BEGIN
Background: an optimization exercise with open tools, aiming at small area. Do not read the settings as production practice.
Only simulation tests tie the RTL to the original design; equivalence was not proved.
The flow treats the clock pin as an ideal source. Dropping or thinning the clock tree relies on that and would not hold on a real chip.

Setup of v16:
## main
module main(
    input [1:0] A,
    input [1:0] B,
    output [1:0] S,
    input Cin,
    output Cout,
    input CLK,
    input RST,
    output [11:8] SF_D,
    output LCD_E,
    output LCD_RS,
    output LCD_RW,
    output LCD_Enable
    );
For scale: ~160 cells after synthesis, roughly 21 flip-flops.
==> flow/config.mk <==
export PLATFORM = sky130hd
export DESIGN_NAME = main
export DESIGN_NICKNAME = main
export VERILOG_FILES = /design/flow/design.v
export SDC_FILE = /design/flow/constraint.sdc
export NUM_CORES = 4
export LEC_CHECK = 0
export CAP_MARGIN = 20
export CORE_MARGIN = 2
export CORE_UTILIZATION = 35
export GPL_TIMING_DRIVEN = 0
export SLEW_MARGIN = 20
==> flow/constraint.sdc <==
create_clock -name core_clock -period 20.0 [get_ports {CLK}]
set_input_delay 4.0000 -clock core_clock [delete_from_list [all_inputs] [get_ports {CLK}]]
set_output_delay 4.0000 -clock core_clock [all_outputs]
set_load 0.01 [all_outputs]
standard.sh (not shown) runs the stock make flow with config.mk's settings and CLKGATE_MAP_FILE= SYNTH_SCRIPT=/design/flow/synth_recipe.tcl, a recipe that flattens the netlist after the stock synthesis.
==> flow/flow/run.sh <==
#!/bin/bash
# Own layout flow: the standard flow (standard.sh) with these changes:
#  - synthesis maps the logic with several area-oriented ABC scripts (flow/abc_*.script) and keeps
#    the smallest result, without the adder-cell pre-mapping; the rest of synth_recipe.tcl
#    (register naming, flatten, rename) is unchanged;
#  - ports are buffered with sky130_fd_sc_hd__buf_1;
#  - after clock tree synthesis, flow/collapse.tcl replaces the tree with one clock buffer that
#    drives every flip-flop (POST_CTS_TCL hook of ORFS's cts.tcl).
# make's full output goes to make.log here; ORFS's own per-step logs are under orfs/logs/.
set -euo pipefail
W=$PWD
F=$FLOW_HOME
sed 's#^  log_cmd abc {\*}\$abc_args$#  source '"$W"'/flow/portfolio.tcl#' \
  "$F/scripts/synth.tcl" > "$W/area_synth.tcl"
grep -q "flow/portfolio.tcl" "$W/area_synth.tcl"
sed "s#\$::env(SCRIPTS_DIR)/synth.tcl#$W/area_synth.tcl#" "$W/synth_recipe.tcl" > "$W/area_synth_recipe.tcl"
grep -q "area_synth.tcl" "$W/area_synth_recipe.tcl"
bash "$W/standard.sh" \
  SYNTH_SCRIPT="$W/area_synth_recipe.tcl" \
  ADDER_MAP_FILE= \
  REMOVE_ABC_BUFFERS=1 \
  BUFFER_PORTS_ARGS="-buffer_cell sky130_fd_sc_hd__buf_1" \
  POST_CTS_TCL="$W/flow/collapse.tcl" \
  finish > "$W/make.log" 2>&1
Other scripts of this flow, unchanged in this note and not shown: flow/flow/abc_01.script, flow/flow/abc_02.script, flow/flow/abc_03.script, flow/flow/abc_04.script, flow/flow/abc_05.script, flow/flow/abc_06.script, flow/flow/abc_07.script, flow/flow/abc_08.script, flow/flow/abc_09.script, flow/flow/abc_10.script, flow/flow/abc_11.script, flow/flow/abc_12.script, flow/flow/abc_13.script, flow/flow/abc_14.script, flow/flow/abc_15.script, flow/flow/abc_16.script, flow/flow/abc_17.script, flow/flow/abc_18.script, flow/flow/abc_19.script, flow/flow/abc_20.script, flow/flow/abc_21.script, flow/flow/abc_22.script, flow/flow/abc_23.script, flow/flow/abc_24.script, flow/flow/abc_25.script, flow/flow/abc_26.script, flow/flow/collapse.tcl, flow/flow/portfolio.tcl
Here is what was changed in the inputs of v13 compared with v16.
- CORE_UTILIZATION: 35 -> 50
- PLACE_DENSITY: unset -> 0.7
- GPL_TIMING_DRIVEN: 0 -> unset
diff --git a/flow/flow/run.sh b/flow/flow/run.sh
--- a/flow/flow/run.sh
+++ b/flow/flow/run.sh
@@ -20,3 +20,2 @@
   ADDER_MAP_FILE= \
-  REMOVE_ABC_BUFFERS=1 \
   BUFFER_PORTS_ARGS="-buffer_cell sky130_fd_sc_hd__buf_1" \
Notes after the runs:
Measured against v13, the tapcell count of v16 comes out at 1.6 times the reference value. v13 vs v16: sequential share of layout area up in v13. Net count of the finished layout: v13 > v16. Against v16, v13 comes in 1 higher on total of plain and repair buffers excluding clock buffers.

## static timing again, ports no longer ideal
How much do the figures lean on ideal ports? The routed layouts below were timed once more, with nothing changed but the port constraints. Step 1 (the two cells are an assumption about what drives the block):
set clk [get_ports {CLK}]
set_driving_cell -lib_cell sky130_fd_sc_hd__clkbuf_16 $clk
set_driving_cell -lib_cell sky130_fd_sc_hd__buf_2 [delete_from_list [all_inputs] $clk]
Step 2, shift: input delay + t, output delay - t, t = (earliest + latest rising clock arrival at the registers) / 2. This alone moves slack from input paths to output paths. Three values: ideal ports, drivers, drivers and shift; two values: the first two.
run	shift t [ns]	setup slack, ns	worst data-port slew with drivers (ns)	pins driven straight from the clock port
v16	0.173	10.641 / 10.618 / 10.618	0.03	1
v13	0.174	10.683 / 10.663 / 10.663	0.03	1
After both steps every run listed still meets setup and hold. The setup slack of v16, which loses most, moves by -0.023 ns with the drivers and by -0.023 ns with both steps.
END
> [EXERCISE DIRECTIONS]
Return all the data exactly as given.

> [RESULT OF THE TASK]
Background: an optimization exercise with open tools, aiming at small area. Do not read the settings as production practice.
Only simulation tests tie the RTL to the original design; equivalence was not proved.
The flow treats the clock pin as an ideal source. Dropping or thinning the clock tree relies on that and would not hold on a real chip.

Setup of v16:
## main
module main(
    input [1:0] A,
    input [1:0] B,
    output [1:0] S,
    input Cin,
    output Cout,
    input CLK,
    input RST,
    output [11:8] SF_D,
    output LCD_E,
    output LCD_RS,
    output LCD_RW,
    output LCD_Enable
    );
For scale: ~160 cells after synthesis, roughly 21 flip-flops.
==> flow/config.mk <==
export PLATFORM = sky130hd
export DESIGN_NAME = main
export DESIGN_NICKNAME = main
export VERILOG_FILES = /design/flow/design.v
export SDC_FILE = /design/flow/constraint.sdc
export NUM_CORES = 4
export LEC_CHECK = 0
export CAP_MARGIN = 20
export CORE_MARGIN = 2
export CORE_UTILIZATION = 35
export GPL_TIMING_DRIVEN = 0
export SLEW_MARGIN = 20
==> flow/constraint.sdc <==
create_clock -name core_clock -period 20.0 [get_ports {CLK}]
set_input_delay 4.0000 -clock core_clock [delete_from_list [all_inputs] [get_ports {CLK}]]
set_output_delay 4.0000 -clock core_clock [all_outputs]
set_load 0.01 [all_outputs]
standard.sh (not shown) runs the stock make flow with config.mk's settings and CLKGATE_MAP_FILE= SYNTH_SCRIPT=/design/flow/synth_recipe.tcl, a recipe that flattens the netlist after the stock synthesis.
==> flow/flow/run.sh <==
#!/bin/bash
# Own layout flow: the standard flow (standard.sh) with these changes:
#  - synthesis maps the logic with several area-oriented ABC scripts (flow/abc_*.script) and keeps
#    the smallest result, without the adder-cell pre-mapping; the rest of synth_recipe.tcl
#    (register naming, flatten, rename) is unchanged;
#  - ports are buffered with sky130_fd_sc_hd__buf_1;
#  - after clock tree synthesis, flow/collapse.tcl replaces the tree with one clock buffer that
#    drives every flip-flop (POST_CTS_TCL hook of ORFS's cts.tcl).
# make's full output goes to make.log here; ORFS's own per-step logs are under orfs/logs/.
set -euo pipefail
W=$PWD
F=$FLOW_HOME
sed 's#^  log_cmd abc {\*}\$abc_args$#  source '"$W"'/flow/portfolio.tcl#' \
  "$F/scripts/synth.tcl" > "$W/area_synth.tcl"
grep -q "flow/portfolio.tcl" "$W/area_synth.tcl"
sed "s#\$::env(SCRIPTS_DIR)/synth.tcl#$W/area_synth.tcl#" "$W/synth_recipe.tcl" > "$W/area_synth_recipe.tcl"
grep -q "area_synth.tcl" "$W/area_synth_recipe.tcl"
bash "$W/standard.sh" \
  SYNTH_SCRIPT="$W/area_synth_recipe.tcl" \
  ADDER_MAP_FILE= \
  REMOVE_ABC_BUFFERS=1 \
  BUFFER_PORTS_ARGS="-buffer_cell sky130_fd_sc_hd__buf_1" \
  POST_CTS_TCL="$W/flow/collapse.tcl" \
  finish > "$W/make.log" 2>&1
Other scripts of this flow, unchanged in this note and not shown: flow/flow/abc_01.script, flow/flow/abc_02.script, flow/flow/abc_03.script, flow/flow/abc_04.script, flow/flow/abc_05.script, flow/flow/abc_06.script, flow/flow/abc_07.script, flow/flow/abc_08.script, flow/flow/abc_09.script, flow/flow/abc_10.script, flow/flow/abc_11.script, flow/flow/abc_12.script, flow/flow/abc_13.script, flow/flow/abc_14.script, flow/flow/abc_15.script, flow/flow/abc_16.script, flow/flow/abc_17.script, flow/flow/abc_18.script, flow/flow/abc_19.script, flow/flow/abc_20.script, flow/flow/abc_21.script, flow/flow/abc_22.script, flow/flow/abc_23.script, flow/flow/abc_24.script, flow/flow/abc_25.script, flow/flow/abc_26.script, flow/flow/collapse.tcl, flow/flow/portfolio.tcl
Here is what was changed in the inputs of v13 compared with v16.
- CORE_UTILIZATION: 35 -> 50
- PLACE_DENSITY: unset -> 0.7
- GPL_TIMING_DRIVEN: 0 -> unset
diff --git a/flow/flow/run.sh b/flow/flow/run.sh
--- a/flow/flow/run.sh
+++ b/flow/flow/run.sh
@@ -20,3 +20,2 @@
   ADDER_MAP_FILE= \
-  REMOVE_ABC_BUFFERS=1 \
   BUFFER_PORTS_ARGS="-buffer_cell sky130_fd_sc_hd__buf_1" \
Notes after the runs:
Measured against v13, the tapcell count of v16 comes out at 1.6 times the reference value. v13 vs v16: sequential share of layout area up in v13. Net count of the finished layout: v13 > v16. Against v16, v13 comes in 1 higher on total of plain and repair buffers excluding clock buffers.

## static timing again, ports no longer ideal
How much do the figures lean on ideal ports? The routed layouts below were timed once more, with nothing changed but the port constraints. Step 1 (the two cells are an assumption about what drives the block):
set clk [get_ports {CLK}]
set_driving_cell -lib_cell sky130_fd_sc_hd__clkbuf_16 $clk
set_driving_cell -lib_cell sky130_fd_sc_hd__buf_2 [delete_from_list [all_inputs] $clk]
Step 2, shift: input delay + t, output delay - t, t = (earliest + latest rising clock arrival at the registers) / 2. This alone moves slack from input paths to output paths. Three values: ideal ports, drivers, drivers and shift; two values: the first two.
run	shift t [ns]	setup slack, ns	worst data-port slew with drivers (ns)	pins driven straight from the clock port
v16	0.173	10.641 / 10.618 / 10.618	0.03	1
v13	0.174	10.683 / 10.663 / 10.663	0.03	1
After both steps every run listed still meets setup and hold. The setup slack of v16, which loses most, moves by -0.023 ns with the drivers and by -0.023 ns with both steps.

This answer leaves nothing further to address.